INSTRUCTIONS FOR THE TASK: Could you filter the records below down to the lines that include the word "another"?

WORKING DATA:

────────────────────────────────────────

<file path="src/asc_defs.svh">
`ifndef ASC_DEFS_SVH
`define ASC_DEFS_SVH
// Overview of operation
// - combined overrun when unread set replaced
// - per-axis overrun on unread sample overwritten
// - combined new-data once all three fresh
// - per-axis new-data flags, zero after reset
// - x sample, 6-bit signed, index 29
// - y sample, 6-bit signed, index 2B
// - z sample, 6-bit signed, index 2D
// - above-threshold enables request event one
// - below-threshold enables request event one
// - or mode: any enabled event fires
// - and mode: all enabled events together
// - six-direction movement recognition mode
// - six-direction position recognition mode
// - setup register resets to zero
// - source read clears active bit and output, unless a latched event fires in the same cycle
// - 7-bit threshold, reset zero
// - latch option holds request until read

// ==========================================================
// register indices, byte address is four times the index
`define ASC_IDX_STATUS   6'h27
`define ASC_IDX_XOUT     6'h29
`define ASC_IDX_YOUT     6'h2B
`define ASC_IDX_ZOUT     6'h2D
`define ASC_IDX_CFG      6'h30
`define ASC_IDX_SRC      6'h31
`define ASC_IDX_THS      6'h32
`define ASC_IDX_CTRL     6'h38
`define ASC_IDX_IRQ_STAT 6'h39
`define ASC_IDX_IRQ_MASK 6'h3A

// ==========================================================
// field positions
`define ASC_STS_ALL_NEW  3
`define ASC_STS_OVR_LSB  4
`define ASC_STS_ALL_OVR  7
`define ASC_CFG_AND      7
`define ASC_CFG_SIXDIR   6
`define ASC_SRC_ACTIVE   6
`define ASC_CTRL_LATCH   0
`define ASC_IRQ_SET      0
`define ASC_IRQ_OVR      1
`define ASC_IRQ_MOTION   2

// ==========================================================
// reset values
`define ASC_CFG_RST      8'h00
`define ASC_THS_RST      7'h00
`define ASC_MASK_RST     3'h0
`define ASC_STAT_RST     3'h0
`endif

</file>
<file path="src/asc_pkg.sv">
package asc_pkg;
   // interrupt one combination modes, order follows {and, six-dir}
   typedef enum logic [1:0] {
      ASC_MODE_OR,
      ASC_MODE_MOVE,
      ASC_MODE_AND,
      ASC_MODE_POS
   } asc_mode_e;

   typedef logic signed [5:0] asc_smp_t;
   typedef logic [6:0]        asc_ths_t;
endpackage

</file>
<file path="src/asc_evt_if.sv">
interface asc_evt_if;
   import asc_pkg::*;
   logic [7:0]          cfg;
   asc_ths_t            ths;
   logic                latch;
   logic [2:0][5:0]     smp;
   logic                src_rd;
   logic [6:0]          src;
   logic                active;

   modport gen  (input cfg, ths, latch, smp, src_rd, output src, active);
   modport host (output cfg, ths, latch, smp, src_rd, input src, active);
endinterface

</file>
<file path="src/asc_evt_gen.sv">
`include "asc_defs.svh"
module asc_evt_gen (
   input wire logic    pclk,
   input wire logic    presetn,
   asc_evt_if.gen      ev
);
   import asc_pkg::*;

   logic [5:0]  hit;
   logic [5:0]  dir;
   logic [5:0]  prev_dir;
   logic        fire;
   logic        event_active;
   logic [5:0]  flags;
   asc_mode_e   mode;

   // ==========================================================
   // per-axis threshold compare, magnitude symmetric
   genvar a;
   generate
      for (a = 0; a < 3; a++) begin : g_cmp
         logic signed [7:0] s;
         logic signed [7:0] t;
         assign s = {{2{ev.smp[a][5]}}, ev.smp[a]};
         assign t = {1'b0, ev.ths};
         assign hit[2*a+1] = s > t;
         assign hit[2*a]   = s < -t;
      end
   endgenerate

   assign dir  = hit & ev.cfg[5:0];
   assign mode = asc_mode_e'({ev.cfg[`ASC_CFG_AND], ev.cfg[`ASC_CFG_SIXDIR]});

   // ==========================================================
   // mode combination
   always_comb begin
      case (mode)
         ASC_MODE_OR:   fire = |dir;
         ASC_MODE_AND:  fire = (ev.cfg[5:0] != 6'h00) &&
                               (dir == ev.cfg[5:0]);
         ASC_MODE_MOVE: fire = (dir != 6'h00) && (dir != prev_dir);
         ASC_MODE_POS:  fire = (dir != 6'h00) && (dir == prev_dir);
         default:       fire = 1'b0;
      endcase
   end

   always_ff @(posedge pclk or negedge presetn) begin
      if (!presetn) begin
         prev_dir <= 6'h00;
      end else begin
         prev_dir <= dir;
      end
   end

   // ==========================================================
   // source register, live or latched
   always_ff @(posedge pclk or negedge presetn) begin
      if (!presetn) begin
         event_active <= 1'b0;
         flags        <= 6'h00;
      end else if (!ev.latch) begin
         event_active <= fire && !ev.src_rd;
         flags        <= dir;
      end else if (fire) begin
         event_active <= 1'b1;
         flags        <= flags | dir;
      end else if (ev.src_rd) begin
         event_active <= 1'b0;
         flags        <= dir;
      end
   end

   assign ev.src    = {event_active, flags};
   assign ev.active = event_active;
endmodule

</file>
<file path="src/asc_top.sv">
// Decided for this implementation: register access over APB.
`include "asc_defs.svh"
module asc_top (
   input  wire logic                    pclk,
   input  wire logic                    presetn,
   input  wire logic                    psel,
   input  wire logic                    penable,
   input  wire logic                    pwrite,
   input  wire logic [7:0]              paddr,
   input  wire logic [31:0]             pwdata,
   output logic [31:0]                  prdata,
   output logic                         pready,
   output logic                         pslverr,
   input  wire logic [2:0]              smp_strobe,
   input  wire asc_pkg::asc_smp_t [2:0] smp_data,
   output logic                         motion_int,
   output logic                         irq
);
   import asc_pkg::*;

   // ==========================================================
   // bus decode
   logic [5:0]  idx;
   logic        setup_rd;
   logic        acc_wr;
   logic        acc;
   logic        mapped;
   logic [7:0]  rd_mux;

   assign idx      = paddr[7:2];
   assign setup_rd = psel && !penable && !pwrite;
   assign acc      = psel && penable;
   assign acc_wr   = acc && pwrite && mapped;

   // ==========================================================
   // register state
   logic [7:0]       cfg;
   asc_ths_t         ths;
   logic             latch;
   logic [2:0]       irq_stat;
   logic [2:0]       irq_mask;
   logic [2:0][5:0]  smp_q;
   logic [2:0]       new_q;
   logic [2:0]       ovr_q;
   logic [2:0]       rd_axis;
   logic [2:0]       rd_seen;
   logic             all_new;
   logic             all_ovr;
   logic             set_done;
   logic             set_ovr;
   logic             seen_all;
   logic             src_rd;
   logic             motion_q;
   logic [2:0]       irq_ev;

   asc_evt_if evb ();

   // ==========================================================
   // address map
   always_comb begin
      mapped = 1'b1;
      rd_mux = 8'h00;
      case (idx)
         `ASC_IDX_STATUS: begin
            rd_mux = {all_ovr, ovr_q, all_new, new_q};
         end
         `ASC_IDX_XOUT: begin
            rd_mux = {{2{smp_q[0][5]}}, smp_q[0]};
         end
         `ASC_IDX_YOUT: begin
            rd_mux = {{2{smp_q[1][5]}}, smp_q[1]};
         end
         `ASC_IDX_ZOUT: begin
            rd_mux = {{2{smp_q[2][5]}}, smp_q[2]};
         end
         `ASC_IDX_CFG: begin
            rd_mux = cfg;
         end
         `ASC_IDX_SRC: begin
            rd_mux = {1'b0, evb.src};
         end
         `ASC_IDX_THS: begin
            rd_mux = {1'b0, ths};
         end
         `ASC_IDX_CTRL: begin
            rd_mux = {7'h00, latch};
         end
         `ASC_IDX_IRQ_STAT: begin
            rd_mux = {5'h00, irq_stat};
         end
         `ASC_IDX_IRQ_MASK: begin
            rd_mux = {5'h00, irq_mask};
         end
         default: begin
            mapped = 1'b0;
         end
      endcase
      if (paddr[1:0] != 2'b00) begin
         mapped = 1'b0;
         rd_mux = 8'h00;
      end
   end

   // ==========================================================
   // apb answer, zero wait states
   assign pready  = 1'b1;
   assign pslverr = acc && !mapped;

   // read data caught at the setup edge, together with read side effects
   always_ff @(posedge pclk or negedge presetn) begin
      if (!presetn) begin
         prdata <= 32'h0000_0000;
      end else if (setup_rd) begin
         prdata <= {24'h00_0000, rd_mux};
      end
   end

   // ==========================================================
   // read side effects
   assign rd_axis[0] = setup_rd && mapped && (idx == `ASC_IDX_XOUT);
   assign rd_axis[1] = setup_rd && mapped && (idx == `ASC_IDX_YOUT);
   assign rd_axis[2] = setup_rd && mapped && (idx == `ASC_IDX_ZOUT);
   assign src_rd     = setup_rd && mapped && (idx == `ASC_IDX_SRC);

   // ==========================================================
   // writable configuration
   always_ff @(posedge pclk or negedge presetn) begin
      if (!presetn) begin
         cfg <= `ASC_CFG_RST;
      end else if (acc_wr && idx == `ASC_IDX_CFG) begin
         cfg <= pwdata[7:0];
      end
   end

   always_ff @(posedge pclk or negedge presetn) begin
      if (!presetn) begin
         ths <= `ASC_THS_RST;
      end else if (acc_wr && idx == `ASC_IDX_THS) begin
         ths <= pwdata[6:0];
      end
   end

   always_ff @(posedge pclk or negedge presetn) begin
      if (!presetn) begin
         latch <= 1'b0;
      end else if (acc_wr && idx == `ASC_IDX_CTRL) begin
         latch <= pwdata[`ASC_CTRL_LATCH];
      end
   end

   always_ff @(posedge pclk or negedge presetn) begin
      if (!presetn) begin
         irq_mask <= `ASC_MASK_RST;
      end else if (acc_wr && idx == `ASC_IDX_IRQ_MASK) begin
         irq_mask <= pwdata[2:0];
      end
   end

   // ==========================================================
   // per-axis sample, new-data and overrun
   genvar a;
   generate
      for (a = 0; a < 3; a++) begin : g_axis
         always_ff @(posedge pclk or negedge presetn) begin
            if (!presetn) begin
               smp_q[a] <= 6'h00;
            end else if (smp_strobe[a]) begin
               smp_q[a] <= smp_data[a];
            end
         end

         always_ff @(posedge pclk or negedge presetn) begin
            if (!presetn) begin
               new_q[a] <= 1'b0;
            end else if (smp_strobe[a]) begin
               new_q[a] <= 1'b1;
            end else if (rd_axis[a]) begin
               new_q[a] <= 1'b0;
            end
         end

         always_ff @(posedge pclk or negedge presetn) begin
            if (!presetn) begin
               ovr_q[a] <= 1'b0;
            end else if (smp_strobe[a] && new_q[a] && !rd_axis[a]) begin
               ovr_q[a] <= 1'b1;
            end else if (rd_axis[a]) begin
               ovr_q[a] <= 1'b0;
            end
         end
      end
   endgenerate

   // ==========================================================
   // combined flags
   // a set completes when the last missing axis arrives
   assign set_done = (|smp_strobe) && (&(new_q | smp_strobe)) && !(&new_q);
   assign set_ovr  = (&smp_strobe) && all_new && !(|rd_seen) &&
                     !(|rd_axis);
   assign seen_all = &(rd_seen | rd_axis);

   always_ff @(posedge pclk or negedge presetn) begin
      if (!presetn) begin
         rd_seen <= 3'h0;
      end else if (seen_all) begin
         rd_seen <= 3'h0;
      end else begin
         rd_seen <= rd_seen | rd_axis;
      end
   end

   always_ff @(posedge pclk or negedge presetn) begin
      if (!presetn) begin
         all_new <= 1'b0;
      end else if (set_done || set_ovr) begin
         all_new <= 1'b1;
      end else if (seen_all) begin
         all_new <= 1'b0;
      end
   end

   always_ff @(posedge pclk or negedge presetn) begin
      if (!presetn) begin
         all_ovr <= 1'b0;
      end else if (set_ovr) begin
         all_ovr <= 1'b1;
      end else if (seen_all) begin
         all_ovr <= 1'b0;
      end
   end

   // ==========================================================
   // interrupt one generator
   assign evb.cfg    = cfg;
   assign evb.ths    = ths;
   assign evb.latch  = latch;
   assign evb.smp    = smp_q;
   assign evb.src_rd = src_rd;

   asc_evt_gen u_evt (
      .pclk    (pclk),
      .presetn (presetn),
      .ev      (evb.gen)
   );

   assign motion_int = evb.active;

   // ==========================================================
   // block interrupt: sticky status, write one to clear
   always_ff @(posedge pclk or negedge presetn) begin
      if (!presetn) begin
         motion_q <= 1'b0;
      end else begin
         motion_q <= evb.active;
      end
   end

   assign irq_ev[`ASC_IRQ_SET]    = set_done || set_ovr;
   assign irq_ev[`ASC_IRQ_OVR]    = set_ovr || |(smp_strobe & new_q & ~rd_axis);
   assign irq_ev[`ASC_IRQ_MOTION] = evb.active && !motion_q;

   always_ff @(posedge pclk or negedge presetn) begin
      if (!presetn) begin
         irq_stat <= `ASC_STAT_RST;
      end else if (acc_wr && idx == `ASC_IDX_IRQ_STAT) begin
         irq_stat <= (irq_stat & ~pwdata[2:0]) | irq_ev;
      end else begin
         irq_stat <= irq_stat | irq_ev;
      end
   end

   always_ff @(posedge pclk or negedge presetn) begin
      if (!presetn) begin
         irq <= 1'b0;
      end else begin
         irq <= |(irq_stat & irq_mask);
      end
   end
endmodule
</file>
<file path="config.mk">
export PLATFORM = sky130hd
export DESIGN_NAME = asc_top
export DESIGN_NICKNAME = d
export VERILOG_FILES = /design/src/asc_pkg.sv /design/src/asc_evt_if.sv /design/src/asc_evt_gen.sv /design/src/asc_top.sv
export VERILOG_INCLUDE_DIRS = /design/src /design/src/src
export SDC_FILE = /design/constraint.sdc
export NUM_CORES = 1
export LEC_CHECK = 0
export BUFFER_PORTS_ARGS = -buffer_cell sky130_fd_sc_hd__buf_4
export CORE_ASPECT_RATIO = 0.7
export CORE_MARGIN = 2
export CORE_UTILIZATION = 48
export DETAILED_ROUTE_END_ITERATION = 12
export PLACE_DENSITY_LB_ADDON = 0.3
export SYNTH_ARGS = -nofsm -noshare
export SYNTH_HDL_FRONTEND = slang
export SYNTH_SLANG_ARGS = --single-unit
export TNS_END_PERCENT = 10
</file>
<file path="constraint.sdc">
create_clock -name pclk -period 4.1 [get_ports pclk]
set_input_delay 0.205 -clock pclk [delete_from_list [all_inputs] [get_ports pclk]]
set_output_delay 0.205 -clock pclk [all_outputs]
set_load 0.02 [all_outputs]
</file>
# Yosys cells after proc, flatten, opt, wreduce, memory -nomap -nowiden
# Index checks and enable logic that the tools add are counted.
[totals]
regBits = 74
output_inout_bits = 36
inputBits = 66
elab_cells = 152
[op_classes]
eq_ne = 17
magnitude_cmp = 6
n_reduce_logical = 68
n_mux = 25
bitwise_logic = 12
addsub = 1
[ops]
columns = ["op", "count"]
rows = [
  ["one-hot mux 8 bit (10 select lines)", 1],
  ["== test 6 bit (second input constant)", 10],
  ["logical AND 1 bit", 32],
  ["greater-than comparator 6 x 8 -> 1 bit", 3],
  ["< comparator 6 x 8 -> 1 bit", 3],
  ["two-way mux 6 bit", 3],
  ["nonzero test 2 bit", 9],
  ["two-way mux 1 bit", 17],
  ["OR reduction 3 bit", 5],
  ["AND 3 bit", 4],
  ["== test 6 bit", 2],
  ["OR 3 bit", 4],
  ["AND reduction 3 bit", 4],
  ["nonzero test 6 bit", 2],
  ["zero test 1 bit", 11],
  ["OR reduction 10 bit", 1],
  ["two-way mux 8 bit", 1],
  ["negator 7 -> 8 bit", 1],
  ["AND 6 bit", 1],
  ["two-way mux 3 bit", 2],
  ["!= test 6 bit", 1],
  ["inverter 3 bit", 2],
  ["OR 6 bit", 1],
  ["OR reduction 6 bit", 1],
  ["other kinds (6)", 8],
]

# Logic depth before layout (Yosys ltp)
# Gate-level depths: netlist (run 1).
[depth]
ltp_word = 12
ltp_mapped = 15
ltp_nobuf = 13

# By module
# From an unflattened synthesis (run 1), not the netlist that was laid out.
[unflattened]
cells_unflattened = 524
hier_area_um2 = 5187.5
[by_module_without_submodules]
columns = ["mod", "n_inst", "seq_area_each_um2", "cells_per_inst", "area_each_um2"]
rows = [
  ["asc_top", 1, 1526.5, 273, 3139.3],
  ["asc_evt_gen", 1, 325.3, 251, 2048.2],
]

# Worst setup path before layout (run 1)
# Ideal clock, no wire load.
[synth_timing]
path_type = "reg-to-reg"
startpoint = "register ths[1] (netlist: evb.ths[1])"
endpoint = "register u_evt.flags[4]"
t_arrival_ns = 3.393
synth_period_minus_slack_ns = 3.527
setup_slack_ns = 0.573
required_ns = 3.966
setup_time_ns = 0.134
stages_incl_launch_ff = 15
n_path_buf = 1
cell_sequence = "dfrtp_1 > inv_1 > ha_1 > or4b_4 > nand2_1 > ha_1 > o2111ai_1 > a21boi_0 > o22ai_2 > a32o_2 > or4_1 > or3_1 > buf_6 > a31oi_1 > a211oi_2"
[synth_between]
elab_chain_cells = 8
word_cells_on_any_way = 22
classes_between = "add/sub: 1; order compare: 6; eq/ne: 4; mux: 4; bitwise: 2; reduce/logical: 5"
[synth_lines]
columns = ["item", "line_no", "source"]
rows = [
  ["start, declared", "asc_top.sv:38", "asc_ths_t ths;"],
  ["start signal, assigned", "asc_top.sv:137", "ths <= `ASC_THS_RST;"],
  ["start signal, assigned", "asc_top.sv:139", "ths <= pwdata[6:0];"],
  ["negator 7 -> 8 bit (*)", "asc_evt_gen.sv:27", "assign hit[2*a] = s < -t;"],
  ["< comparator 6 x 8 -> 1 bit (*)", "asc_evt_gen.sv:27", ""],
  ["AND 6 bit (*)", "asc_evt_gen.sv:31", "assign dir = hit & ev.cfg[5:0];"],
  ["net u_evt.dir[2]", "asc_evt_gen.sv:10", "logic [5:0] dir;"],
  ["== test 6 bit, or another cell as far along", "asc_evt_gen.sv:42", "ASC_MODE_POS: fire = (dir != 6'h00) && (dir == prev_dir);"],
  ["logical AND 1 bit, on equally long branches", "asc_evt_gen.sv:42, asc_evt_gen.sv:39, asc_evt_gen.sv:41", ""],
  ["one-hot mux 1 bit (4 select lines) (*)", "asc_evt_gen.sv:37", "case (mode)"],
  ["two-way mux 6 bit", "asc_evt_gen.sv:64", "end else if (fire) begin"],
  ["two-way mux 6 bit", "asc_evt_gen.sv:61", "end else if (!ev.latch) begin"],
  ["end signal, assigned", "asc_evt_gen.sv:63", "flags <= dir;"],
  ["end signal, assigned", "asc_evt_gen.sv:66", "flags <= flags | dir;"],
  ["end signal, assigned", "asc_evt_gen.sv:69", "flags <= dir;"],
  ["end, declared", "asc_evt_gen.sv:14", "logic [5:0] flags;"],
]
# Mark *: on every way through the listed nets, which the timed path passes. The rest lies on a longest branch. The select of a mux whose other input is x is not followed.
# A chain may end at the register's enable or synchronous reset.

# Worst setup path after layout (run 1)
[layout_timing]
startpoint = "register ths[1] (netlist: evb.ths[1])"
endpoint = "register u_evt.flags[2]"
[layout_between]
elab_chain_cells = 8
word_cells_on_any_way = 22
classes_between = "add/sub: 1; order compare: 6; eq/ne: 4; mux: 4; bitwise: 2; reduce/logical: 5"
[layout_lines]
columns = ["item", "line_no"]
rows = [
  ["negator 7 -> 8 bit (*)", "asc_evt_gen.sv:27"],
  ["< comparator 6 x 8 -> 1 bit (*)", "asc_evt_gen.sv:27"],
  ["AND 6 bit (*)", "asc_evt_gen.sv:31"],
  ["net u_evt.dir[2]", "asc_evt_gen.sv:10"],
  ["== test 6 bit, or another cell as far along", "asc_evt_gen.sv:42"],
  ["logical AND 1 bit, on equally long branches", "asc_evt_gen.sv:42, asc_evt_gen.sv:39, asc_evt_gen.sv:41"],
  ["one-hot mux 1 bit (4 select lines)", "asc_evt_gen.sv:37"],
  ["two-way mux 6 bit", "asc_evt_gen.sv:64"],
  ["two-way mux 6 bit", "asc_evt_gen.sv:61"],
]
# Marked as above.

────────────────────────────────────────

COMPLETED EXERCISE:
  ["== test 6 bit, or another cell as far along", "asc_evt_gen.sv:42", "ASC_MODE_POS: fire = (dir != 6'h00) && (dir == prev_dir);"],
  ["== test 6 bit, or another cell as far along", "asc_evt_gen.sv:42"],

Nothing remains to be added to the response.